Prime Minister Rishi Sunak supported plans to explore an oil and gas field off the UK coast, calling it “pragmatic and proportionate” towards net zero emissions.
The Sunac administration is anticipated to approve Rosbank, the UK’s largest undiscovered oil and gas resource, near the Scottish Shetland Islands and other North Sea areas.
Environmentalists say London must stop new exploration to reach carbon neutrality by mid-century.
These conservatives accuse Sonac of playing climate politics in a cost-of-living crisis to win next year’s election.
In opinion surveys, Labour promised not to licence any new North Sea drilling if it wins the election and returns to power after more than 10 years in opposition.

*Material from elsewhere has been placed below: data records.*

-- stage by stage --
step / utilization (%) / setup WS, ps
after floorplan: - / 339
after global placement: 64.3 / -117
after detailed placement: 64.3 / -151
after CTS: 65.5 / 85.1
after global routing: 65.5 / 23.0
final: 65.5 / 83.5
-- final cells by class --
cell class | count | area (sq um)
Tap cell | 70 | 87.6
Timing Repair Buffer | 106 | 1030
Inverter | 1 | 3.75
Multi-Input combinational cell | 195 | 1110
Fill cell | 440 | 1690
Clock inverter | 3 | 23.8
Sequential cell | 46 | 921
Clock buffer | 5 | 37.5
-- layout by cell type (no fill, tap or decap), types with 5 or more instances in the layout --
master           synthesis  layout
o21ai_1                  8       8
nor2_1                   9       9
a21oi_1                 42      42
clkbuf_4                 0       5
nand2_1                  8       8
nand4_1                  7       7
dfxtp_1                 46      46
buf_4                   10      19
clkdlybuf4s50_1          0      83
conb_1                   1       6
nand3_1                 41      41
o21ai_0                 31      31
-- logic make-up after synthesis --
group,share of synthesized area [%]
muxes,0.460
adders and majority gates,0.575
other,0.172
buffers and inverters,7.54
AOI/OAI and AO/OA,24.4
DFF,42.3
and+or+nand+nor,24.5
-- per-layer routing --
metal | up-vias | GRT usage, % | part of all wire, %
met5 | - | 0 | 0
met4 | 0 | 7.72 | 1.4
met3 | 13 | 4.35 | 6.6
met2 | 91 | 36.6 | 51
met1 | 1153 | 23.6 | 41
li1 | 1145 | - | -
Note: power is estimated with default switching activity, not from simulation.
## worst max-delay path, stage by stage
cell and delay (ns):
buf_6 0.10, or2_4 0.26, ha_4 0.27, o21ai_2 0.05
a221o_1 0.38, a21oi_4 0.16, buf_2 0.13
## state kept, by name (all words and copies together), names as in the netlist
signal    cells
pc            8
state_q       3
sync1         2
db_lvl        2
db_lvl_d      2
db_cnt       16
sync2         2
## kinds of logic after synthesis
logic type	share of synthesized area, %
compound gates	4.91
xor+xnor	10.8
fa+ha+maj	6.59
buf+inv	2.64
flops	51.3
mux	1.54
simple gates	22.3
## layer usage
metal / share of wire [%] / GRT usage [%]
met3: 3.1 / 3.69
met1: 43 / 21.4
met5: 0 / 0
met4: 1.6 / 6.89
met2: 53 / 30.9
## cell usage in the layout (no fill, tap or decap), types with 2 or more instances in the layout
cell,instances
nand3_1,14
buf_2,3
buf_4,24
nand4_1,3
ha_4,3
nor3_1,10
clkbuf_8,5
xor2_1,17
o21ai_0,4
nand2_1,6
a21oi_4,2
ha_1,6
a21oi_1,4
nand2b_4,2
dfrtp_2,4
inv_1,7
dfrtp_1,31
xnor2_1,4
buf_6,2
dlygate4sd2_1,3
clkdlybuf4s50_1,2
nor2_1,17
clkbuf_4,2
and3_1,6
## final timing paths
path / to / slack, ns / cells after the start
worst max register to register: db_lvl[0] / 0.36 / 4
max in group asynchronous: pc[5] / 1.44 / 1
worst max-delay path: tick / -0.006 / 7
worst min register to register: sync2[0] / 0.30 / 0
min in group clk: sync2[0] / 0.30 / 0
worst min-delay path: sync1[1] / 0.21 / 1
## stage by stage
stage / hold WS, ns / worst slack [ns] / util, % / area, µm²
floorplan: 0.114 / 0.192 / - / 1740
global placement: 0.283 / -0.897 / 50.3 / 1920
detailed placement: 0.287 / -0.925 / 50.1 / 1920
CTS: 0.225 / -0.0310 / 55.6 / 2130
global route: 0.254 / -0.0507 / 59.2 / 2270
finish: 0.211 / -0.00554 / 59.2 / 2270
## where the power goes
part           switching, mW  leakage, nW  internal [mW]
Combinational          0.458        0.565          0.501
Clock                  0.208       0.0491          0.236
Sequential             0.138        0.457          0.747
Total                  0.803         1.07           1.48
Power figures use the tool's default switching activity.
$ cat config.mk
export PLATFORM = sky130hd
export DESIGN_NAME = block_renderer
export DESIGN_NICKNAME = d
export VERILOG_FILES = /design/src/rtl/block_renderer.sv
export SDC_FILE = /design/constraint.sdc
export NUM_CORES = 1
export LEC_CHECK = 0
export ABC_AREA = 0
export BUFFER_PORTS_ARGS = -buffer_cell sky130_fd_sc_hd__buf_2
export CORE_MARGIN = 8
export CORE_UTILIZATION = 50
export CTS_BUF_LIST = sky130_fd_sc_hd__clkbuf_8
export DETAILED_ROUTE_END_ITERATION = 7
export HOLD_SLACK_MARGIN = 0.03
export PLACE_DENSITY = 0.72
export SETUP_SLACK_MARGIN = 0.4
export SYNTH_ARGS = -nofsm -noshare
export SYNTH_HDL_FRONTEND = slang
export SYNTH_SLANG_ARGS = --single-unit
$ cat constraint.sdc
create_clock -name clk -period 3.48 [get_ports clk]
set_input_delay 0.174 -clock clk [delete_from_list [all_inputs] [get_ports clk]]
set_output_delay 0.174 -clock clk [all_outputs]
set_load 0.005 [all_outputs]
## config.mk

```make
export PLATFORM = sky130hd
export DESIGN_NAME = bus_demux4_flat
export DESIGN_NICKNAME = d
export VERILOG_FILES = /design/src/rtl/bus_demux4_if.sv /design/src/rtl/bus_demux4.sv /design/src/flat_wrapper.sv
export SDC_FILE = /design/constraint.sdc
export NUM_CORES = 1
export LEC_CHECK = 0
export CAP_MARGIN = 25
export CORE_MARGIN = 2
export CORE_UTILIZATION = 23
export CTS_BUF_LIST = sky130_fd_sc_hd__clkbuf_4 sky130_fd_sc_hd__clkbuf_8 sky130_fd_sc_hd__clkbuf_16
export CTS_CLUSTER_SIZE = 24
export DETAILED_ROUTE_END_ITERATION = 7
export GPL_ROUTABILITY_DRIVEN = 0
export GPL_TIMING_DRIVEN = 0
export PLACE_DENSITY = 0.51
export SYNTH_ARGS = -nofsm -noshare
export SYNTH_HDL_FRONTEND = slang
export SYNTH_SLANG_ARGS = --single-unit
```

## constraint.sdc

```tcl
create_clock -name clk -period 1.7 [get_ports clk]
set_input_delay 0.17 -clock clk [delete_from_list [all_inputs] [get_ports clk]]
set_output_delay 0.17 -clock clk [all_outputs]
set_load 0.1 [all_outputs]
```
File: config.mk
export PLATFORM = sky130hd
export DESIGN_NAME = sel_reg_mux
export DESIGN_NICKNAME = d
export VERILOG_FILES = /design/src/rtl/sel_pkg.sv /design/src/rtl/sel_mux_comb.sv /design/src/rtl/sel_reg_mux.sv
export SDC_FILE = /design/constraint.sdc
export NUM_CORES = 1
export LEC_CHECK = 0
export BUFFER_PORTS_ARGS = -buffer_cell sky130_fd_sc_hd__buf_4
export CORE_ASPECT_RATIO = 1.4
export CORE_UTILIZATION = 30
export DETAILED_ROUTE_END_ITERATION = 12
export PLACE_DENSITY = 0.57
export SLEW_MARGIN = 0
export SYNTH_ARGS = -nofsm -noshare
export SYNTH_HDL_FRONTEND = slang
export SYNTH_HIERARCHICAL = 1
export SYNTH_SLANG_ARGS = --single-unit
File: constraint.sdc
create_clock -name clk -period 1.6 [get_ports clk]
set_input_delay 0.32 -clock clk [delete_from_list [all_inputs] [get_ports clk]]
set_output_delay 0.32 -clock clk [all_outputs]
set_load 0.005 [all_outputs]
File: src/rtl/sel_pkg.sv
// rtl/sel_pkg.sv - shared defaults, select-code constants and illegal-select helper for sel_reg_mux
package sel_pkg;

    localparam int DEFAULT_WIDTH = 32;
    localparam int DEFAULT_CNT_W = 8;

    // Source codes shared by the 4-input datapath selectors.
    localparam logic [1:0] SRC_REG    = 2'd0;
    localparam logic [1:0] SRC_CONST4 = 2'd1;
    localparam logic [1:0] SRC_IMM    = 2'd2;
    localparam logic [1:0] SRC_IMM_SH = 2'd3;

    function automatic logic SEL_ILLEGAL(input int unsigned sel_v, input int unsigned num_in);
        return (sel_v >= num_in);
    endfunction

endpackage

File: src/rtl/sel_mux_comb.sv
// rtl/sel_mux_comb.sv - combinational N:1 selector with illegal-select flag; optional SEL_REG_MUX_CONST_EN
module sel_mux_comb
    import sel_pkg::*;
#(
    parameter int WIDTH  = DEFAULT_WIDTH,
    parameter int NUM_IN = 4,
    parameter int SEL_W  = (NUM_IN > 1) ? $clog2(NUM_IN) : 1
`ifdef SEL_REG_MUX_CONST_EN
    ,
    parameter logic [WIDTH-1:0] CONST_VAL = WIDTH'(32'd4)
`endif
) (
    input  logic [NUM_IN*WIDTH-1:0] in_flat,
    input  logic [SEL_W-1:0]        sel,
    output logic [WIDTH-1:0]        mux_c,
    output logic                    illegal_c
);

    always_comb begin
        mux_c     = '0;
        illegal_c = SEL_ILLEGAL(32'(sel), 32'(NUM_IN));
        for (int k = 0; k < NUM_IN; k++) begin
            if (sel == SEL_W'(k)) begin
                mux_c = in_flat[k*WIDTH +: WIDTH];
            end
        end
`ifdef SEL_REG_MUX_CONST_EN
        // Slot 1 is the built-in PC+4 style constant; the external slot is ignored.
        if (sel == SEL_W'(SRC_CONST4)) begin
            mux_c = CONST_VAL;
        end
`endif
    end

endmodule

File: src/rtl/sel_reg_mux.sv
// rtl/sel_reg_mux.sv - N:1 selector with load register, history, valid/err flags and load counter; optional SEL_REG_MUX_CONST_EN
module sel_reg_mux
    import sel_pkg::*;
#(
    parameter int WIDTH  = DEFAULT_WIDTH,
    parameter int NUM_IN = 4,
    parameter int SEL_W  = (NUM_IN > 1) ? $clog2(NUM_IN) : 1,
    parameter int CNT_W  = DEFAULT_CNT_W
`ifdef SEL_REG_MUX_CONST_EN
    ,
    parameter logic [WIDTH-1:0] CONST_VAL = WIDTH'(32'd4)
`endif
) (
    input  logic                    clk,
    input  logic                    rst_n,
    input  logic [NUM_IN*WIDTH-1:0] in_flat,
    input  logic [SEL_W-1:0]        sel,
    input  logic                    load,
    input  logic                    clr,
    output logic [WIDTH-1:0]        out_q,
    output logic [WIDTH-1:0]        prev_q,
    output logic [WIDTH-1:0]        mux_c,
    output logic                    valid_q,
    output logic                    err_q,
    output logic [CNT_W-1:0]        cnt_q
);

    logic             illegal_c;
    logic [WIDTH-1:0] out_d;
    logic [WIDTH-1:0] prev_d;
    logic             valid_d;
    logic             err_d;
    logic [CNT_W-1:0] cnt_d;

    sel_mux_comb #(
        .WIDTH     (WIDTH),
        .NUM_IN    (NUM_IN),
        .SEL_W     (SEL_W)
`ifdef SEL_REG_MUX_CONST_EN
        ,
        .CONST_VAL (CONST_VAL)
`endif
    ) u_mux (
        .in_flat   (in_flat),
        .sel       (sel),
        .mux_c     (mux_c),
        .illegal_c (illegal_c)
    );

    // clr is applied first so a same-cycle load sees cleared flags and counter.
    always_comb begin
        out_d   = out_q;
        prev_d  = prev_q;
        valid_d = valid_q;
        err_d   = err_q;
        cnt_d   = cnt_q;
        if (clr) begin
            valid_d = 1'b0;
            err_d   = 1'b0;
            cnt_d   = '0;
        end
        if (load) begin
            if (illegal_c) begin
                err_d = 1'b1;
            end else begin
                prev_d  = out_q;
                out_d   = mux_c;
                valid_d = 1'b1;
                if (cnt_d != {CNT_W{1'b1}}) begin
                    cnt_d = cnt_d + 1'b1;
                end
            end
        end
    end

    always_ff @(posedge clk) begin
        if (!rst_n) begin
            out_q   <= '0;
            prev_q  <= '0;
            valid_q <= 1'b0;
            err_q   <= 1'b0;
            cnt_q   <= '0;
        end else begin
            out_q   <= out_d;
            prev_q  <= prev_d;
            valid_q <= valid_d;
            err_q   <= err_d;
            cnt_q   <= cnt_d;
        end
    end

endmodule

Word-level counts from Yosys, hierarchy flattened
Cells that the tools add are included.
{"block": "totals", "ff_bits": 73, "input_bits": 134, "wordCells": 20, "output_inout_bits": 106}
{"block": "op_classes", "eq_ne": 4, "muxes": 9, "addsub": 1, "reduce_logical": 2}
{"operator": "$mux 32", "count": 4}
{"operator": "$mux 8", "count": 3}
{"operator": "$add 8x1->8 const B", "count": 1}
{"operator": "$ne 8x8->1 const B", "count": 1}
{"operator": "$eq 2x2->1 const B", "count": 2}
{"operator": "$eq 2x1->1 const B", "count": 1}
{"operator": "$logic_not 2->1", "count": 1}
{"operator": "$mux 1", "count": 2}
{"operator": "$reduce_bool 2->1", "count": 1}

Depth between registers and ports, before layout
Gate-level depths: netlist (run 1).
{"block": "logic_depth", "word_depth": 5, "depth_mapped": 7}

Hierarchy
Netlist (run 1), hierarchy kept.
{"module": "sel_reg_mux", "instances": 1, "cells_each": 329, "seq_area_each_um2": 1481.4, "area_each_um2": 2822.7}
{"module": "sel_mux_comb", "instances": 1, "cells_each": 41, "seq_area_each_um2": 0.0, "area_each_um2": 825.8}

Worst setup path after synthesis (run 1)
OpenSTA, ideal clock, no wires.
{"block": "synth_timing", "path_type": "input to output", "start": "in sel[0]", "end": "out mux_c[10]", "path_slack_ns": 0.187, "cell_stages": 3, "path_buffers": 2, "arrival_ns": 1.093, "path_cell_list": "buf_6 -> buf_12 -> mux4_2"}
{"block": "synth_via", "elab_chain_len": 5}
{"element": "from (decl)", "line_no": "sel_reg_mux.sv:17", "text": "input logic [SEL_W-1:0] sel,"}
{"element": "$logic_not 2->1", "line_no": "sel_mux_comb.sv:23", "text": "if (sel == SEL_W'(k)) begin"}
{"element": "$mux 32 (3 in series)", "line_no": "sel_mux_comb.sv:23"}
{"element": "$mux 32 (*)", "line_no": "sel_mux_comb.sv:23"}
{"element": "to (decl)", "line_no": "sel_reg_mux.sv:22", "text": "output logic [WIDTH-1:0] mux_c,"}
Every way passes the cells marked *; elsewhere a longest branch is shown, timed or not.

Worst setup path after layout (run 1)
{"block": "layout_timing", "start": "in sel[0]", "end": "out mux_c[4]"}
Same word-level chain as after synthesis.

==> impl_metrics.json, run 1 <==
{
  "status": "complete, but fails checks",
  "violations": "negative setup slack",
  "cts_buffers": 9,
  "die_area_um2": 12600,
  "floorplan.initialDensity_pct": 30.9,
  "ys_seq_elements": 74,
  "tns_ps": -26.4,
  "grt_pass1_wl_um": 19500,
  "rows": 47,
  "drc": 0,
  "critPathCaptureType": "output pin",
  "grt_max_degree": 65,
  "syn_inst": 370,
  "power_density_nw_per_um2": 863,
  "h-tree-depth": 3,
  "rsz0062_at_grt": "yes",
  "antenna_found_initial": 0,
  "setup_viol_count_final": 2,
  "final_area_um2": 6230,
  "grt_pass1_vias": 3745,
  "wl_per_cell_um": 16.3,
  "ir_worst_vdd_mv": 0.358,
  "syn_area_per_cell_um2": 9.86,
  "drv_slew": 0,
  "final_util_pct": 52.7,
  "drtPass1Iterations": 6,
  "grt_use_total_pct": 20.6,
  "fin_cells": 773,
  "final_cell_mix": "buf_4, nand2_1, dfxtp_1",
  "die_w_um": 95.2,
  "cap_violations": 0,
  "synth_cell_types": 31,
  "clock_sinks": 74,
  "vias_per_cell": 4.74,
  "syn2layout_area_growth_pct": 70.7,
  "drtIter0Drc": 104,
  "path_class": "in2out",
  "cts_tree": "done",
  "syn_nets": 504,
  "yosys_warnings": 6,
  "core_um2": 11800,
  "grt_overflow": 0,
  "cts_root_buffer": "clkbuf_16",
  "worst_hold_path_type": "in2reg",
  "fin_crit_ps": 1620,
  "hold_violations": 0,
  "fmax_mhz": 617,
  "gp_congestion": 0.868,
  "hold_ws_ps": 331,
  "yosysSeqAreaShare_pct": 40.6,
  "power.total_mw": 5.37,
  "worst_slack_ps": -21.2,
  "postRouteAntennaNets": 0,
  "worstSkewPairLatency_ps": 330,
  "die_y_um": 132,
  "finClkSkew_ps": 3.71,
  "ios": 240,
  "required_ps": 1280,
  "cellLeakagePower_nw": 2.73,
  "worstPathArrival_ps": 1300,
  "vias": 3662,
  "place_hpwl_um": 9680,
  "post-route-period-util_pct": 101,
  "post-place-ws_ps": -104,
  "dp_cells": 745,
  "syn_area_um2": 3650,
  "antennaDiodeCount": 0,
  "cp_max_fo": 8,
  "critPathLaunchType": "primary input",
  "clk_pin_slew_ps": 60,
  "clk_path_buf_depth": 2,
  "n_fill_cell": 1112,
  "layout-drive-gt1-share_pct": 51.8,
  "drt-total-wl_um": 12600,
  "placed_cell_area_um2": 5680,
  "placement.io_buffers": 239,
  "nNetsFinal": 755,
  "layout_commonest_cell": "buf_4"
}
per-layer routing:
| layer | track usage, % | vias up | wire (um) |
|---|---|---|---|
| li1 | - | 1792 | - |
| met1 | 22.8 | 1693 | 4670 |
| met2 | 37.2 | 159 | 6830 |
| met3 | 4.94 | 18 | 845 |
| met4 | 7.74 | 0 | 260 |
| met5 | 0 | - | 0 |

I think restricting (extracting) oil and gas from the North Sea, as Labour recommends, is totally absurd’, Sonac told the Sunday Telegraph on Sunday.
It would “weaken our energy security and strengthen the capacity of dictators like (Russian) President Vladimir Putin,” threatening 200,000 employment and tax revenues of up to £80 billion ($103 billion).
Sonac, who became prime minister in October, claimed he was “supporting the UK’s energy industry” and that stopping exploration may “turn off the lights”.
He underlined fossil fuels “as part of the transition to net zero emissions.”